==> src/stream_pkg.sv <==
package stream_pkg;

   // Signed sample value as it travels through the pipeline
   typedef logic signed [15:0] sample_t;

   // Signed fixed-point gain, the fraction width is set by FRAC_W of the scaling stage
   typedef logic signed [15:0] gain_t;

   // Full-width product of a sample and a gain, wide enough to also hold the offset sum
   typedef logic signed [31:0] prod_t;

   // Number of frames delivered at the output
   typedef logic [15:0] frame_count_t;

   // One transfer on a stream link
   typedef struct packed {
      sample_t sample;
      // High on the final sample of a frame
      logic    last;
   } beat_t;

   // States of the control FSM in pipe_ctrl
   typedef enum logic [1:0] {
      CTRL_RUN,
      CTRL_FLUSH,
      CTRL_DRAIN
   } ctrl_state_t;

endpackage

==> src/pipe_ctrl.sv <==
`timescale 1ns/1ps

// Sequences the flush, keeps the in-flight count and counts delivered frames
module pipe_ctrl (
   input  logic                     clk_i,
   input  logic                     rst_i,
   input  logic                     flush_i,
   input  logic                     in_fire_i,
   input  logic                     out_fire_i,
   input  logic                     out_last_i,
   output logic                     flush_o,
   output logic                     accept_o,
   output logic                     busy_o,
   output stream_pkg::frame_count_t frame_count_o
);

   // Two beats per skid buffer plus one in the scaling stage
   localparam int unsigned OCC_MAX = 5;
   localparam int unsigned OCC_W   = $clog2(OCC_MAX + 1);

   stream_pkg::ctrl_state_t  state_q;
   logic [OCC_W-1:0]         occ_q;
   stream_pkg::frame_count_t frames_q;

   assign flush_o       = (state_q == stream_pkg::CTRL_FLUSH);
   // Input stays closed for the flush cycle and the drain cycle after it
   assign accept_o      = (state_q == stream_pkg::CTRL_RUN);
   assign busy_o        = (occ_q != '0);
   assign frame_count_o = frames_q;

   always_ff @(posedge clk_i or posedge rst_i) begin
      if (rst_i) begin
         state_q <= stream_pkg::CTRL_RUN;
      end else begin
         case (state_q)
            stream_pkg::CTRL_RUN: begin
               if (flush_i) begin
                  state_q <= stream_pkg::CTRL_FLUSH;
               end
            end
            stream_pkg::CTRL_FLUSH: begin
               state_q <= stream_pkg::CTRL_DRAIN;
            end
            default: begin
               state_q <= stream_pkg::CTRL_RUN;
            end
         endcase
      end
   end

   // The stages are empty once the flush pulse has passed, so the count restarts at zero
   always_ff @(posedge clk_i or posedge rst_i) begin
      if (rst_i) begin
         occ_q <= '0;
      end else if (state_q != stream_pkg::CTRL_RUN) begin
         occ_q <= '0;
      end else begin
         case ({in_fire_i, out_fire_i})
            2'b10:   occ_q <= occ_q + 1'b1;
            2'b01:   occ_q <= occ_q - 1'b1;
            default: occ_q <= occ_q;
         endcase
      end
   end

   // Frames keep counting across flushes
   always_ff @(posedge clk_i or posedge rst_i) begin
      if (rst_i) begin
         frames_q <= '0;
      end else if (out_fire_i && out_last_i) begin
         frames_q <= frames_q + 1'b1;
      end
   end

endmodule

==> src/scale_stage.sv <==
`timescale 1ns/1ps

// Single register stage that applies gain, shift, offset and saturation
module scale_stage #(
   parameter int unsigned FRAC_W = 8
) (
   input  logic                clk_i,
   input  logic                rst_i,
   input  logic                flush_i,

   input  stream_pkg::gain_t   gain_i,
   input  stream_pkg::sample_t offset_i,

   input  logic                in_valid_i,
   output logic                in_ready_o,
   input  stream_pkg::beat_t   in_beat_i,

   output logic                out_valid_o,
   input  logic                out_ready_i,
   output stream_pkg::beat_t   out_beat_o
);

   // Limits of the sample range, expressed at product width
   localparam stream_pkg::prod_t SAT_MAX = 32'sd32767;
   localparam stream_pkg::prod_t SAT_MIN = -32'sd32768;

   stream_pkg::prod_t   product;
   stream_pkg::prod_t   shifted;
   stream_pkg::prod_t   biased;
   stream_pkg::sample_t saturated;
   stream_pkg::beat_t   beat_q;
   logic                valid_q;
   logic                in_fire;

   // Open when empty or when the held beat leaves this cycle
   // This is the combinational ready path the skid buffers isolate
   assign in_ready_o = ~valid_q | out_ready_i;
   assign in_fire    = in_valid_i & in_ready_o;

   assign out_valid_o = valid_q;
   assign out_beat_o  = beat_q;

   always_comb begin
      // Both operands are signed, so the product is sign extended to 32 bits
      product = in_beat_i.sample * gain_i;
      // Arithmetic shift drops the fraction bits of the gain
      shifted = product >>> FRAC_W;
      biased  = shifted + offset_i;
      // The sum cannot overflow 32 bits even with FRAC_W at 0
      if (biased > SAT_MAX) begin
         saturated = 16'sh7fff;
      end else if (biased < SAT_MIN) begin
         saturated = 16'sh8000;
      end else begin
         saturated = biased[15:0];
      end
   end

   always_ff @(posedge clk_i or posedge rst_i) begin
      if (rst_i) begin
         valid_q <= 1'b0;
      end else if (flush_i) begin
         valid_q <= 1'b0;
      end else if (in_fire) begin
         valid_q <= 1'b1;
      end else if (out_ready_i) begin
         valid_q <= 1'b0;
      end
   end

   // Result and frame marker are captured together
   always_ff @(posedge clk_i) begin
      if (in_fire) begin
         beat_q.sample <= saturated;
         beat_q.last   <= in_beat_i.last;
      end
   end

endmodule

==> src/skid_buffer.sv <==
`timescale 1ns/1ps

// Two-entry skid buffer that cuts the ready path between its neighbours
// while still moving one beat per cycle
module skid_buffer #(
   parameter int unsigned DATA_W = 17
) (
   input  logic              clk_i,
   input  logic              rst_i,
   input  logic              flush_i,

   input  logic              in_valid_i,
   output logic              in_ready_o,
   input  logic [DATA_W-1:0] in_data_i,

   output logic              out_valid_o,
   input  logic              out_ready_i,
   output logic [DATA_W-1:0] out_data_o
);

   // EXTRA means both registers hold a beat and the main one is on the output
   typedef enum logic [1:0] {
      SKID_EMPTY,
      SKID_DATA,
      SKID_EXTRA
   } skid_state_t;

   skid_state_t       state_q;
   skid_state_t       state_d;
   logic [DATA_W-1:0] main_q;
   logic [DATA_W-1:0] extra_q;
   logic              in_fire;
   logic              out_fire;
   logic              load_main;
   logic              load_extra;
   logic              main_from_extra;

   // Both handshake outputs come straight from the state register
   assign in_ready_o  = (state_q != SKID_EXTRA);
   assign out_valid_o = (state_q != SKID_EMPTY);
   assign out_data_o  = main_q;

   assign in_fire  = in_valid_i & in_ready_o;
   assign out_fire = out_valid_o & out_ready_i;

   always_comb begin
      state_d         = state_q;
      load_main       = 1'b0;
      load_extra      = 1'b0;
      main_from_extra = 1'b0;
      case (state_q)
         SKID_EMPTY: begin
            // Nothing is on the output, so only an input transfer can happen
            if (in_fire) begin
               state_d   = SKID_DATA;
               load_main = 1'b1;
            end
         end
         SKID_DATA: begin
            case ({in_fire, out_fire})
               2'b01: begin
                  state_d = SKID_EMPTY;
               end
               2'b10: begin
                  // The output stalled one cycle too late, park the new beat
                  state_d    = SKID_EXTRA;
                  load_extra = 1'b1;
               end
               2'b11: begin
                  load_main = 1'b1;
               end
               default: begin
                  state_d = SKID_DATA;
               end
            endcase
         end
         SKID_EXTRA: begin
            // Input is closed here and the parked beat moves up once the output drains
            if (out_fire) begin
               state_d         = SKID_DATA;
               main_from_extra = 1'b1;
            end
         end
         default: begin
            state_d = SKID_EMPTY;
         end
      endcase
   end

   always_ff @(posedge clk_i or posedge rst_i) begin
      if (rst_i) begin
         state_q <= SKID_EMPTY;
      end else if (flush_i) begin
         state_q <= SKID_EMPTY;
      end else begin
         state_q <= state_d;
      end
   end

   // Payload registers are only qualified by the state
   always_ff @(posedge clk_i) begin
      if (load_main) begin
         main_q <= in_data_i;
      end else if (main_from_extra) begin
         main_q <= extra_q;
      end
      if (load_extra) begin
         extra_q <= in_data_i;
      end
   end

endmodule

==> src/stream_pipe_top.sv <==
`timescale 1ns/1ps

// Sample scaler pipeline: skid buffer, scaling stage, skid buffer and control
module stream_pipe_top #(
   parameter int unsigned FRAC_W = 8
) (
   input  logic                     clk_i,
   input  logic                     rst_i,
   input  logic                     flush_i,

   input  stream_pkg::gain_t        gain_i,
   input  stream_pkg::sample_t      offset_i,

   input  logic                     in_valid_i,
   output logic                     in_ready_o,
   input  stream_pkg::beat_t        in_beat_i,

   output logic                     out_valid_o,
   input  logic                     out_ready_i,
   output stream_pkg::beat_t        out_beat_o,

   output logic                     busy_o,
   output stream_pkg::frame_count_t frame_count_o
);

   localparam int unsigned BEAT_W = $bits(stream_pkg::beat_t);

   logic              flush;
   logic              accept;
   logic              skid_in_ready;
   logic              mid_valid;
   logic              mid_ready;
   stream_pkg::beat_t mid_beat;
   logic              scaled_valid;
   logic              scaled_ready;
   stream_pkg::beat_t scaled_beat;

   // The control gate is registered, so the input ready stays free of downstream paths
   assign in_ready_o = skid_in_ready & accept;

   skid_buffer #(
      .DATA_W (BEAT_W)
   ) u_skid_in (
      .clk_i       (clk_i),
      .rst_i       (rst_i),
      .flush_i     (flush),
      .in_valid_i  (in_valid_i & accept),
      .in_ready_o  (skid_in_ready),
      .in_data_i   (in_beat_i),
      .out_valid_o (mid_valid),
      .out_ready_i (mid_ready),
      .out_data_o  (mid_beat)
   );

   scale_stage #(
      .FRAC_W (FRAC_W)
   ) u_scale (
      .clk_i       (clk_i),
      .rst_i       (rst_i),
      .flush_i     (flush),
      .gain_i      (gain_i),
      .offset_i    (offset_i),
      .in_valid_i  (mid_valid),
      .in_ready_o  (mid_ready),
      .in_beat_i   (mid_beat),
      .out_valid_o (scaled_valid),
      .out_ready_i (scaled_ready),
      .out_beat_o  (scaled_beat)
   );

   skid_buffer #(
      .DATA_W (BEAT_W)
   ) u_skid_out (
      .clk_i       (clk_i),
      .rst_i       (rst_i),
      .flush_i     (flush),
      .in_valid_i  (scaled_valid),
      .in_ready_o  (scaled_ready),
      .in_data_i   (scaled_beat),
      .out_valid_o (out_valid_o),
      .out_ready_i (out_ready_i),
      .out_data_o  (out_beat_o)
   );

   // Control only watches the transfers at the pipeline boundary
   pipe_ctrl u_ctrl (
      .clk_i         (clk_i),
      .rst_i         (rst_i),
      .flush_i       (flush_i),
      .in_fire_i     (in_valid_i & in_ready_o),
      .out_fire_i    (out_valid_o & out_ready_i),
      .out_last_i    (out_beat_o.last),
      .flush_o       (flush),
      .accept_o      (accept),
      .busy_o        (busy_o),
      .frame_count_o (frame_count_o)
   );

endmodule

==> config.mk <==
export PLATFORM = sky130hd
export DESIGN_NAME = stream_pipe_top
export DESIGN_NICKNAME = d
export VERILOG_FILES = /design/src/stream_pkg.sv /design/src/pipe_ctrl.sv /design/src/scale_stage.sv /design/src/skid_buffer.sv /design/src/stream_pipe_top.sv
export SDC_FILE = /design/constraint.sdc
export NUM_CORES = 1
export LEC_CHECK = 0
export BUFFER_PORTS_ARGS = -buffer_cell sky130_fd_sc_hd__clkbuf_2
export CAP_MARGIN = 10
export CORE_AREA = 3 3 182 184
export CTS_CLUSTER_SIZE = 14
export DETAILED_ROUTE_END_ITERATION = 6
export DIE_AREA = 0 0 185 187
export GPL_TIMING_DRIVEN = 0
export PLACE_DENSITY = 0.77
export SYNTH_ARGS = -nofsm -noshare
export SYNTH_HDL_FRONTEND = slang
export SYNTH_HIERARCHICAL = 1
export SYNTH_SLANG_ARGS = --single-unit
==> constraint.sdc <==
create_clock -name clk_i -period 11.2 [get_ports clk_i]
set_clock_uncertainty 0.1 [all_clocks]
set_input_delay 1.12 -clock clk_i [delete_from_list [all_inputs] [get_ports clk_i]]
set_output_delay 1.12 -clock clk_i [all_outputs]
set_load 0.02 [all_outputs]
# Yosys cells after proc, flatten, opt, wreduce, memory -nomap -nowiden
# Cells that the tools add are included.
[classes]
addsub = 4
mul = 1
div = 0
n_lt_le_gt_ge = 2
eq_ne = 22
n_shift = 0
n_mux = 36
bitwise = 9
n_reduce_logical = 14
[ops]
columns = ["op", "count"]
rows = [
  ["2-to-1 mux 17 bit", 4],
  ["> comparator 32 x 16 -> 1 bit, second input constant", 1],
  ["less-than comparator 32 x 16 -> 1 bit, second input constant", 1],
  ["multiplier 16 x 16 -> 32 bit", 1],
  ["adder 24 x 16 -> 25 bit", 1],
  ["one-hot mux 2 bit (3 select lines)", 4],
  ["adder 16 x 1 -> 16 bit, second input constant", 1],
  ["2-to-1 mux 16 bit", 1],
  ["2-to-1 mux 1 bit", 15],
  ["== test 2 bit, second input constant", 7],
  ["2-to-1 mux 2 bit", 7],
  ["== test 2 x 1 -> 1 bit, second input constant", 6],
  ["inequality test 3 x 2 -> 1 bit, second input constant", 4],
  ["nonzero test 2 bit", 5],
  ["nonzero test 3 bit", 3],
  ["AND 1 bit", 7],
  ["logical NOT 2 bit", 3],
  ["inequality test 2 bit, second input constant", 3],
  ["inequality test 3 bit, second input constant", 2],
  ["one-hot mux 3 bit (2 select lines)", 1],
  ["AND reduction 3 bit", 2],
  ["one-hot mux 1 bit (2 select lines)", 2],
  ["one-hot mux 2 bit (2 select lines)", 1],
  ["adder 3 x 1 -> 3 bit, second input constant", 1],
  ["other kinds (5)", 5],
]
[totals]
reg_bits = 111
latchBits = 0
mem_bits_rw = 0
romBits = 0
input_bits = 54
memories = 0

# Depth between registers and ports, before layout
# Gate-level depths: netlist of run 1.
[logic_depth]
depth_word = 7
mapped_depth = 35
ltp_nobuf = 33

# Cells and area by module
# Netlist of run 1, hierarchy kept.
[by_module_without_submodules]
columns = ["module", "n_inst", "cells_each", "area_per_inst_um2", "seq_area_each_um2"]
rows = [
  ["scale_stage", 1, 1273, 11512.3, 535.5],
  ["skid_buffer", 2, 69, 1427.6, 1071.0],
  ["pipe_ctrl", 1, 79, 959.7, 525.5],
  ["stream_pipe_top", 1, 4, 25.0, 0.0],
]

# Worst setup path before layout of run 1
# Ideal clock, no wire load.
[synth_path]
path_kind = "input port to flip-flop"
from = "input gain_i[1]"
to = "register u_scale.beat_q (netlist bit u_scale/out_beat_o[6]) (data pin)"
arrival_ns = 8.610
t_required_ns = 10.828
slack_ns = 2.219
path_stages = 32
path_buffers = 2
cell_sequence = "clkbuf_1 nand2_1 fa_1 fa_1 fa_1 inv_1 fa_1 fa_1 inv_1 fa_1 inv_1 ha_1 a21o_1 a21o_1 a221o_1 a21oi_1 a21oi_1 o22a_1 a21o_1 a21oi_1 xnor2_1 ha_1 a21o_1 a21o_1 a21oi_1 o21ai_0 or3_4 a211oi_2 nand4_1 o41ai_4 buf_6 o21ai_0"
[synth_between]
elab_chain_cells = 4
[synth_lines]
columns = ["element", "line", "text"]
rows = [
  ["from (decl)", "stream_pipe_top.sv:11", "input stream_pkg::gain_t gain_i,"],
  ["multiplier 16 x 16 -> 32 bit *", "scale_stage.sv:45", "product = in_beat_i.sample * gain_i;"],
  ["adder 24 x 16 -> 25 bit *", "scale_stage.sv:48", "biased = shifted + offset_i;"],
  ["less-than comparator 32 x 16 -> 1 bit", "scale_stage.sv:52", "end else if (biased < SAT_MIN) begin"],
  ["2-to-1 mux 16 bit", "scale_stage.sv:52", ""],
  ["to (decl)", "scale_stage.sv:31", "stream_pkg::beat_t beat_q;"],
]
# Mark *: on every way between the ends. The rest lies on a longest branch, timed or not.
# A chain may end at the register's enable or synchronous reset.

# Final worst setup path of run 1
[layout_path]
from = "input gain_i[9]"
to = "register u_scale.beat_q (netlist bit u_scale/out_beat_o[11]) (data pin)"
# Same word-level chain as after synthesis.

==> results of run 1 <==
==> worst paths after layout <==
| check | startpoint | endpoint | slack [ns] | cells after the start |
|---|---|---|---|---|
| setup reg to reg | u_skid_in/out_data_o[8]$_DFFE_PP_ | u_scale/out_beat_o[11]$_SDFFCE_PN1P_ | 1.08 | 30 |
| hold / removal | u_skid_in/out_data_o[0]$_DFFE_PP_ | u_scale/out_beat_o[0]$_DFFE_PP_ | 0.33 | 0 |
| setup / recovery | gain_i[9] | u_scale/out_beat_o[11]$_SDFFCE_PN1P_ | 0.80 | 31 |
| max in group asynchronous | rst_i | u_ctrl/occ_q[2]$_DFFE_PP0P_ | 9.67 | 2 |
| hold reg to reg | u_skid_in/out_data_o[0]$_DFFE_PP_ | u_scale/out_beat_o[0]$_DFFE_PP_ | 0.33 | 0 |
| min in group asynchronous | rst_i | u_scale/out_valid_o$_DFFE_PP0P_ | 0.53 | 2 |
==> metrics by stage <==
stage / setup WS [ns] / instance area [um2] / hold WS [ns] / std cells
final: 0.799 / 16700 / 0.333 / 2003
after global routing: 0.156 / 16700 / 0.352 / 2003
after CTS: 0.806 / 16700 / 0.334 / 2003
after detailed placement: 0.491 / 16300 / 0.317 / 1987
after global placement: 0.735 / 16300 / 0.309 / 1985
after floorplan: 2.22 / 15400 / 0.300 / 1494
==> area by class of cell <==
class | count | area, um2
tap | 402 | 503
fill | 2731 | 14900
buffer | 38 | 185
clock inverter | 5 | 53.8
multi-input combinational | 1013 | 10700
timing repair buffer | 91 | 468
sequential | 111 | 3200
inverter | 332 | 1250
clock buffer | 11 | 275
==> cells by family (layout without fill, tap and decap cells) <==
| logic type | count (synthesis) | count (layout) | share of synthesized area, % |
|---|---|---|---|
| buffers and inverters | 370 | 477 | 9.32 |
| multiplexers | 38 | 38 | 3.21 |
| AO/OA/AOI/OAI | 135 | 135 | 5.92 |
| adder cells (fa/ha/maj) | 371 | 371 | 43.1 |
| flip-flops | 111 | 111 | 20.9 |
| XOR/XNOR | 67 | 67 | 3.82 |
| AND/OR/NAND/NOR | 402 | 402 | 13.8 |
==> critical path, delay by kind of cell <==
| family | cells | cell delay [ns] |
|---|---|---|
| xor gates and xnor gates | 1 | 0.28 |
| AOI/OAI and AO/OA | 7 | 2.56 |
| and+or+nand+nor | 7 | 1.43 |
| buffers and inverters | 8 | 1.34 |
| adders and majority gates | 8 | 3.69 |
==> registers in the layout, indices dropped and copies added, names as in the netlist <==
| signal | flops |
|---|---|
| u_skid_out/extra_q | 17 |
| u_scale/out_valid_o | 1 |
| u_skid_out/state_q | 2 |
| u_scale/out_beat_o | 17 |
| u_skid_out/out_data_o | 17 |
| u_skid_in/extra_q | 17 |
| u_ctrl/state_q | 2 |
| u_skid_in/out_data_o | 17 |
| u_ctrl/occ_q | 3 |
| u_ctrl/frame_count_o | 16 |
| u_skid_in/state_q | 2 |
==> cells in the mapped netlist, drive strengths merged, types with 4 or more instances <==
library cell  number  area, um2
nand3             14       75.1
nand4             10       75.1
clkbuf            34        129
nand2b            14        103
a211oi             7       62.6
inv              332       1250
nand2            147        567
or2b               4       30.0
edfxtp            85       2550
xor2              25        219
fa               263       5270
mux2              36        473
o211ai             6       50.1
a21oi             43        223
and3               9       56.3
o21bai             4       30.0
o21ai             30        150
dfrtp             26        651
and2             127        795
nor2b              9       71.3
nor3              12       71.3
or2                4       25.0
a21o              20        154
ha               108       1350
xnor2             42        368
nor2              41        156
buf                4       56.3
==> metal layers <==
| layer | up-vias | track usage [%] |
|---|---|---|
| li1 | 4844 | - |
| met1 | 5388 | 28.2 |
| met2 | 397 | 37.5 |
| met3 | 62 | 2.55 |
| met4 | 0 | 5.28 |
| met5 | - | 0 |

Directions for this task ::
In the records, locate each line holding the string "asynchronous" and copy it.

Solution below ::
| max in group asynchronous | rst_i | u_ctrl/occ_q[2]$_DFFE_PP0P_ | 9.67 | 2 |
| min in group asynchronous | rst_i | u_scale/out_valid_o$_DFFE_PP0P_ | 0.53 | 2 |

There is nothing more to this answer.